Embedded Systems

Testing reliability techniques for SoCs with fault tolerant CGRA by using live FPGA fault injection

by Jo­hannes M. Kühn, Thomas Schweizer, Dustin Pe­ter­son, Thommy Kuhn, and Wolf­gang Rosen­stiel
In 2013 In­ter­na­tional Con­fer­ence on Field-Pro­gram­ma­ble Tech­nol­ogy (FPT) (): 462-465, 2013.

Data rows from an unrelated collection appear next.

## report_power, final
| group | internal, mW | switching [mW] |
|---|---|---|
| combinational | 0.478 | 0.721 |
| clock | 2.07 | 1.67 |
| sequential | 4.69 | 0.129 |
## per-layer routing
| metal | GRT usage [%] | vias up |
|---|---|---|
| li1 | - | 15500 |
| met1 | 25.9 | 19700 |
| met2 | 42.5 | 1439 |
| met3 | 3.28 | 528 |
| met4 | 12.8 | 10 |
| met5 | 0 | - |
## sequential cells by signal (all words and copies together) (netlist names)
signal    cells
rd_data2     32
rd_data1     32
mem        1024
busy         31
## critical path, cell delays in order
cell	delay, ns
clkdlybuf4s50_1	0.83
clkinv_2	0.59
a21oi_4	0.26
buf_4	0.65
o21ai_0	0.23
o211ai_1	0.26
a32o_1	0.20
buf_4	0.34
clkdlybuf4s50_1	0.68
File: config.mk
export PLATFORM = sky130hd
export DESIGN_NAME = upcc_dec_flat
export DESIGN_NICKNAME = d
export VERILOG_FILES = /design/src/rtl/upcc_dec_if.sv /design/src/rtl/upcc_dec.sv /design/src/flat_wrapper.sv
export SDC_FILE = /design/constraint.sdc
export NUM_CORES = 1
export LEC_CHECK = 0
export BUFFER_PORTS_ARGS = -buffer_cell sky130_fd_sc_hd__buf_2
export CELL_PAD_IN_SITES_DETAIL_PLACEMENT = 1
export CELL_PAD_IN_SITES_GLOBAL_PLACEMENT = 2
export CORE_MARGIN = 10
export CORE_UTILIZATION = 34
export CTS_CLUSTER_SIZE = 20
export DETAILED_ROUTE_END_ITERATION = 10
export PLACE_DENSITY = 0.84
export SLEW_MARGIN = 20
export SYNTH_ARGS = -nofsm -noshare
export SYNTH_HDL_FRONTEND = slang
export SYNTH_SLANG_ARGS = --single-unit
export TNS_END_PERCENT = 30
File: constraint.sdc
create_clock -name clk -period 8.75 [get_ports clk]
set_clock_uncertainty 0.1 [all_clocks]
set_input_delay 1.75 -clock clk [delete_from_list [all_inputs] [get_ports clk]]
set_output_delay 1.75 -clock clk [all_outputs]
set_load 0.01 [all_outputs]
File: src/rtl/upcc_dec_if.sv
// Sample/report bus of the up/down code counter decoder.
// The producer drives inval/inea; the decoder drives the out* signals.
interface upcc_dec_if #(
  parameter int POSW = 8
);
  logic                   inval;
  logic [2:0]             inea;
  logic [2:0]             outidx;
  logic                   outdir;
  logic                   outmov;
  logic                   outerr;
  logic                   outlock;
  logic signed [POSW-1:0] outpos;
  logic [3:0]             outerrcnt;

  modport master (
    output inval, inea,
    input  outidx, outdir, outmov, outerr, outlock, outpos, outerrcnt
  );

  modport slave (
    input  inval, inea,
    output outidx, outdir, outmov, outerr, outlock, outpos, outerrcnt
  );
endinterface

File: src/rtl/upcc_dec.sv
// Sequence decoder for the 3-bit up/down code counter state bus.
// Optional saturating error counter enabled by defining UPCC_ERRCNT_EN.
module upcc_dec #(
  parameter int POSW = 8
) (
  input  logic     clk,
  input  logic     rst,
  upcc_dec_if.slave bus
);

  typedef enum logic {UNLOCK, LOCK} state_t;

  state_t            state_q;
  logic [2:0]        idx_q;
  logic              dir_q;
  logic              mov_q;
  logic              err_q;
  logic [POSW-1:0]   pos_q;

  logic              code_ok;
  logic [2:0]        code_idx;
  logic [3:0]        fwd_sum;
  logic [2:0]        step;
  logic              err_event;

  // Code table lookup and forward distance (0..5) from the held index.
  always_comb begin
    // NOTE: every signal gets a default first so no path leaves it unassigned (no latch).
    code_ok  = 1'b1;
    code_idx = 3'd0;
    unique case (bus.inea)
      3'b100:  code_idx = 3'd0;
      3'b011:  code_idx = 3'd1;
      3'b101:  code_idx = 3'd2;
      3'b010:  code_idx = 3'd3;
      3'b111:  code_idx = 3'd4;
      3'b110:  code_idx = 3'd5;
      default: code_ok  = 1'b0;
    endcase
    fwd_sum = {1'b0, code_idx} + 4'd6 - {1'b0, idx_q};
    step    = (fwd_sum >= 4'd6) ? 3'(fwd_sum - 4'd6) : fwd_sum[2:0];
    // Illegal code anywhere, or a legal jump of 2..4 forward (2 or 3 either way) while locked.
    err_event = bus.inval &&
                (!code_ok || (state_q == LOCK && step != 3'd0 && step != 3'd1 && step != 3'd5));
  end

  // NOTE: sequential state uses non-blocking assignments so all registers update together.
  always_ff @(posedge clk) begin
    if (rst) begin
      state_q <= UNLOCK;
      idx_q   <= 3'd0;
      dir_q   <= 1'b0;
      mov_q   <= 1'b0;
      err_q   <= 1'b0;
      pos_q   <= '0;
    end else begin
      mov_q <= 1'b0;
      err_q <= err_event;
      if (bus.inval) begin
        unique case (state_q)
          UNLOCK: begin
            if (code_ok) begin
              idx_q   <= code_idx;
              state_q <= LOCK;
            end
          end
          LOCK: begin
            if (!code_ok) begin
              state_q <= UNLOCK;
            end else if (step == 3'd1) begin
              idx_q <= code_idx;
              dir_q <= 1'b1;
              mov_q <= 1'b1;
              pos_q <= pos_q + POSW'(1);
            end else if (step == 3'd5) begin
              idx_q <= code_idx;
              dir_q <= 1'b0;
              mov_q <= 1'b1;
              pos_q <= pos_q - POSW'(1);
            end else if (step != 3'd0) begin
              // Resync: adopt the new index without counting a move.
              idx_q <= code_idx;
            end
          end
          default: state_q <= UNLOCK;
        endcase
      end
    end
  end

`ifdef UPCC_ERRCNT_EN
  logic [3:0] errcnt_q;

  // Counts in the same edge that raises the error pulse, so both appear together.
  always_ff @(posedge clk) begin
    if (rst) begin
      errcnt_q <= 4'd0;
    end else if (err_event && errcnt_q != 4'd15) begin
      errcnt_q <= errcnt_q + 4'd1;
    end
  end

  assign bus.outerrcnt = errcnt_q;
`else
  assign bus.outerrcnt = 4'd0;
`endif

  assign bus.outidx  = idx_q;
  assign bus.outdir  = dir_q;
  assign bus.outmov  = mov_q;
  assign bus.outerr  = err_q;
  assign bus.outlock = (state_q == LOCK);
  assign bus.outpos  = $signed(pos_q);

endmodule
**src/rtl/gate_chain_sequencer.sv**
```systemverilog
// gate_chain_sequencer: folds a stream of 2x2 gate matrices into a running
// product P = G_n * ... * G_1 using an external matrix_multiplier, then hands
// the final product downstream over a valid/ready handshake.
module gate_chain_sequencer #(
    parameter logic [18:0] ONE   = 19'h10000,
    parameter int          CNT_W = 8
) (
    input  logic             clk,
    input  logic             reset,
    // incoming gate stream
    input  logic [18:0]      gate_r1c1,
    input  logic [18:0]      gate_r1c2,
    input  logic [18:0]      gate_r2c1,
    input  logic [18:0]      gate_r2c2,
    input  logic             gate_valid,
    input  logic             gate_last,
    output logic             gate_ready,
    // multiplier A operand (newest gate)
    output logic [18:0]      mtx_a_r1c1,
    output logic [18:0]      mtx_a_r1c2,
    output logic [18:0]      mtx_a_r2c1,
    output logic [18:0]      mtx_a_r2c2,
    output logic             mtx_a_ready,
    // multiplier B operand (running product)
    output logic [18:0]      mtx_b_r1c1,
    output logic [18:0]      mtx_b_r1c2,
    output logic [18:0]      mtx_b_r2c1,
    output logic [18:0]      mtx_b_r2c2,
    output logic             mtx_b_ready,
    // multiplier result
    input  logic [18:0]      mtx_r_r1c1,
    input  logic [18:0]      mtx_r_r1c2,
    input  logic [18:0]      mtx_r_r2c1,
    input  logic [18:0]      mtx_r_r2c2,
    input  logic             completed,
    // final product
    output logic [18:0]      prod_r1c1,
    output logic [18:0]      prod_r1c2,
    output logic [18:0]      prod_r2c1,
    output logic [18:0]      prod_r2c2,
    output logic             prod_valid,
    input  logic             prod_ready,
    output logic [CNT_W-1:0] gate_count
);

    typedef enum logic [1:0] {
        ACCEPT = 2'd0,
        MUL    = 2'd1,
        DRAIN  = 2'd2,
        DONE   = 2'd3
    } state_t;

    // matrix words packed as [r1c1, r1c2, r2c1, r2c2] in index order 0..3
    typedef logic [3:0][18:0] mat_t;

    localparam mat_t            IDENT   = '{3: ONE, 2: 19'd0, 1: 19'd0, 0: ONE};
    localparam logic [CNT_W-1:0] CNT_MAX = {CNT_W{1'b1}};
    localparam logic [CNT_W-1:0] CNT_ONE = {{(CNT_W-1){1'b0}}, 1'b1};

    state_t           state_q, state_d;
    mat_t             a_q, a_d;
    mat_t             acc_q, acc_d;
    logic             last_q, last_d;
    logic [CNT_W-1:0] cnt_q, cnt_d;

    mat_t gate_w, res_w;
    assign gate_w = '{3: gate_r2c2, 2: gate_r2c1, 1: gate_r1c2, 0: gate_r1c1};
    assign res_w  = '{3: mtx_r_r2c2, 2: mtx_r_r2c1, 1: mtx_r_r1c2, 0: mtx_r_r1c1};

    // next-state logic: every register holds unless the current state updates it
    always_comb begin
        state_d = state_q;
        a_d     = a_q;
        acc_d   = acc_q;
        last_d  = last_q;
        cnt_d   = cnt_q;
        unique case (state_q)
            ACCEPT: begin
                if (gate_valid) begin
                    a_d     = gate_w;
                    last_d  = gate_last;
                    cnt_d   = (cnt_q == CNT_MAX) ? cnt_q : cnt_q + CNT_ONE;
                    state_d = MUL;
                end
            end
            MUL: begin
                // a completion already high on entry is a genuine one: the
                // stale tail of the previous one was absorbed in DRAIN
                if (completed) begin
                    acc_d   = res_w;
                    state_d = DRAIN;
                end
            end
            DRAIN: begin
                // multiplier keeps completed high for two edges after ready drops
                if (!completed) begin
                    state_d = last_q ? DONE : ACCEPT;
                end
            end
            DONE: begin
                if (prod_ready) begin
                    acc_d   = IDENT;
                    cnt_d   = '0;
                    last_d  = 1'b0;
                    state_d = ACCEPT;
                end
            end
            default: state_d = ACCEPT;
        endcase
    end

    // state and datapath registers, asynchronously returned to identity/idle
    always_ff @(posedge clk or posedge reset) begin
        if (reset) begin
            state_q <= ACCEPT;
            a_q     <= '0;
            acc_q   <= IDENT;
            last_q  <= 1'b0;
            cnt_q   <= '0;
        end else begin
            state_q <= state_d;
            a_q     <= a_d;
            acc_q   <= acc_d;
            last_q  <= last_d;
            cnt_q   <= cnt_d;
        end
    end

    // handshake outputs decode state only, so reset reaches them immediately
    assign gate_ready  = (state_q == ACCEPT);
    assign mtx_a_ready = (state_q == MUL);
    assign mtx_b_ready = (state_q == MUL);
    assign prod_valid  = (state_q == DONE);
    assign gate_count  = cnt_q;

    assign mtx_a_r1c1 = a_q[0];
    assign mtx_a_r1c2 = a_q[1];
    assign mtx_a_r2c1 = a_q[2];
    assign mtx_a_r2c2 = a_q[3];

    assign mtx_b_r1c1 = acc_q[0];
    assign mtx_b_r1c2 = acc_q[1];
    assign mtx_b_r2c1 = acc_q[2];
    assign mtx_b_r2c2 = acc_q[3];

    assign prod_r1c1  = acc_q[0];
    assign prod_r1c2  = acc_q[1];
    assign prod_r2c1  = acc_q[2];
    assign prod_r2c2  = acc_q[3];

endmodule

```
$ cat src/rtl/maj_tt_sweeper.sv
// ----------------------------------------------------------------------------
// maj_tt_sweeper
//
// Characterises a small network of three-input majority nodes by sweeping all
// 128 assignments of x0..x6 and assembling the resulting 128-bit truth table.
// A single shared MAJ3 evaluator is time-multiplexed over the node program,
// one node per cycle, so each input pattern costs exactly n cycles.
//
// Ports
//   clk        clock, all state changes on the rising edge
//   rst        synchronous active-high reset
//   prog_we    program slot write strobe (ignored unless idle)
//   prog_addr  program slot to write
//   prog_data  {op2, op1, op0}, 4 bits each
//   n_nodes    node count, sampled together with start
//   start      begin a sweep (ignored unless idle)
//   busy       sweep in progress
//   done       one-cycle pulse once tt is final
//   err        one-cycle pulse after a start with an illegal node count
//   tt         truth table, tt[p] = f(x0..x6 = p), x0 = LSB of p
//
// Operand encoding: 0..6 -> x0..x6, 7 -> constant 0, 8..15 -> node (sel-8).
// A node operand that points at itself or a later node reads 0.
//
// state  | meaning
// -------+--------------------------------------------------------------
// IDLE   | waiting for start; program writes accepted
// EVAL   | evaluating node k of pattern p, one node per cycle
// DONE   | done pulse for one cycle, then back to IDLE
// ----------------------------------------------------------------------------
module maj_tt_sweeper #(
  parameter int MAX_NODES = 8
) (
  input  logic         clk,
  input  logic         rst,
  input  logic         prog_we,
  input  logic [2:0]   prog_addr,
  input  logic [11:0]  prog_data,
  input  logic [3:0]   n_nodes,
  input  logic         start,
  output logic         busy,
  output logic         done,
  output logic         err,
  output logic [127:0] tt
);

  typedef enum logic [1:0] {
    S_IDLE = 2'd0,
    S_EVAL = 2'd1,
    S_DONE = 2'd2
  } state_t;

  localparam logic [3:0]  MAX_N4    = 4'(MAX_NODES);
  localparam logic [11:0] PROG_ZERO = {4'd7, 4'd7, 4'd7};

  state_t                 state_q, state_d;
  logic [3:0]             n_q, n_d;
  logic [6:0]             p_q, p_d;
  logic [2:0]             k_q, k_d;
  logic [MAX_NODES-1:0]   node_q, node_d;
  logic [127:0]           tt_q, tt_d;
  logic                   busy_q, busy_d;
  logic                   done_q, done_d;
  logic                   err_q, err_d;
  logic [11:0]            prog_q [MAX_NODES];
  logic [11:0]            prog_d [MAX_NODES];

  logic [11:0]            cur_prog;
  logic [7:0]             res8;
  logic                   a_val, b_val, c_val;
  logic                   maj_out;
  logic                   last_node;
  logic                   start_ok;
  logic                   addr_ok;

  // Resolve one 4-bit operand against the current pattern and the node
  // results produced so far for this pattern. The j < k guard keeps self and
  // forward references at 0 regardless of what the result register holds.
  function automatic logic op_val(input logic [3:0] sel,
                                  input logic [6:0] pat,
                                  input logic [7:0] res,
                                  input logic [2:0] k);
    logic v;
    v = 1'b0;
    if (sel < 4'd7) begin
      v = pat[sel[2:0]];
    end else if (sel[3] && (sel[2:0] < k)) begin
      v = res[sel[2:0]];
    end
    return v;
  endfunction

  // Shared evaluator datapath
  always_comb begin
    cur_prog  = prog_q[k_q];
    res8      = 8'(node_q);
    a_val     = op_val(cur_prog[3:0],  p_q, res8, k_q);
    b_val     = op_val(cur_prog[7:4],  p_q, res8, k_q);
    c_val     = op_val(cur_prog[11:8], p_q, res8, k_q);
    maj_out   = (a_val & b_val) | (a_val & c_val) | (b_val & c_val);
    last_node = ({1'b0, k_q} == (n_q - 4'd1));
    start_ok  = (n_nodes != 4'd0) && (n_nodes <= MAX_N4);
    addr_ok   = ({1'b0, prog_addr} < MAX_N4);
  end

  // Next-state logic
  always_comb begin
    state_d = state_q;
    n_d     = n_q;
    p_d     = p_q;
    k_d     = k_q;
    node_d  = node_q;
    tt_d    = tt_q;
    busy_d  = busy_q;
    done_d  = 1'b0;
    err_d   = 1'b0;
    prog_d  = prog_q;

    case (state_q)
      S_IDLE: begin
        busy_d = 1'b0;
        // The write and a same-cycle start both commit on this edge; the
        // sweep first reads the program a cycle later, so the write wins.
        if (prog_we && addr_ok) begin
          prog_d[prog_addr] = prog_data;
        end
        if (start) begin
          if (start_ok) begin
            state_d = S_EVAL;
            n_d     = n_nodes;
            p_d     = 7'd0;
            k_d     = 3'd0;
            node_d  = '0;
            tt_d    = '0;
            busy_d  = 1'b1;
          end else begin
            err_d = 1'b1;
          end
        end
      end

      S_EVAL: begin
        busy_d         = 1'b1;
        node_d[k_q]    = maj_out;
        if (last_node) begin
          tt_d[p_q] = maj_out;
          if (p_q == 7'd127) begin
            state_d = S_DONE;
            busy_d  = 1'b0;
            done_d  = 1'b1;
          end else begin
            p_d    = p_q + 7'd1;
            k_d    = 3'd0;
            node_d = '0;
          end
        end else begin
          k_d = k_q + 3'd1;
        end
      end

      S_DONE: begin
        state_d = S_IDLE;
        busy_d  = 1'b0;
      end

      default: begin
        state_d = S_IDLE;
        busy_d  = 1'b0;
      end
    endcase
  end

  // State and registered outputs
  always_ff @(posedge clk) begin
    if (rst) begin
      state_q <= S_IDLE;
      n_q     <= 4'd0;
      p_q     <= 7'd0;
      k_q     <= 3'd0;
      node_q  <= '0;
      tt_q    <= '0;
      busy_q  <= 1'b0;
      done_q  <= 1'b0;
      err_q   <= 1'b0;
      for (int i = 0; i < MAX_NODES; i++) begin
        prog_q[i] <= PROG_ZERO;
      end
    end else begin
      state_q <= state_d;
      n_q     <= n_d;
      p_q     <= p_d;
      k_q     <= k_d;
      node_q  <= node_d;
      tt_q    <= tt_d;
      busy_q  <= busy_d;
      done_q  <= done_d;
      err_q   <= err_d;
      prog_q  <= prog_d;
    end
  end

  assign busy = busy_q;
  assign done = done_q;
  assign err  = err_q;
  assign tt   = tt_q;

endmodule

Key­words: fault tol­er­ance, field pro­gram­ma­ble gate ar­rays, in­te­grated cir­cuit re­li­a­bil­ity, logic de­sign, re­con­fig­urable ar­chi­tec­tures, re­dun­dancy, sys­tem-on-chip, field pro­gram­ma­ble gate array, dy­namic func­tional ver­i­fi­ca­tion, dy­namic remap­ping, TMR tech­nique, triple mod­u­lar re­dun­dancy tech­nique, SoC de­sign, sys­tem on chip de­sign, coarse grained re­con­fig­urable ar­chi­tec­tures, fault in­jec­tion method, live FPGA, fault tol­er­ant CGRA, test­ing re­li­a­bil­ity tech­nique, Tun­nel­ing mag­ne­tore­sis­tance, Re­li­a­bil­ity, Sys­tem-on-chip, Cir­cuit faults, Con­text, Com­puter ar­chi­tec­ture, Field pro­gram­ma­ble gate ar­rays

Ab­stract

In this work, we in­tend to demon­strate a num­ber of re­li­a­bil­ity tech­niques de­vel­oped for Coarse Grained Re­con­fig­urable Ar­chi­tec­tures (CGRA). The tech­niques to be demon­strated tar­get dif­fer­ent por­tions of a Sys­tem on Chip (SoC) De­sign con­sist­ing of a gen­eral pur­pose CPU, var­i­ous ac­cel­er­a­tors and a CGRA which may be used for ap­pli­ca­tion ac­cel­er­a­tion as well. On the CGRA we will demon­strate a light-weight Triple Mod­u­lar Re­dun­dancy (TMR) tech­nique which mit­i­gates the hard­ware over­head usu­ally in­curred by TMR. In case of a de­tected CGRA fault, we use Dy­namic Remap­ping of the ap­pli­ca­tion to avoid faulty com­po­nents and thus re­store the func­tion­al­ity of the mapped ap­pli­ca­tion. On SoC level, we demon­strate Dy­namic Func­tional Ver­i­fi­ca­tion to sam­ple and thus de­tect faults in com­po­nents of the SoC in a time mul­ti­plexed man­ner. The com­plete sys­tem is em­u­lated on a Field Pro­gram­ma­ble Gate Array (FPGA) for which we de­vel­oped a fast and ac­cu­rate fault in­jec­tion method to test the de­vel­oped tech­niques in a live and re­al­is­tic way.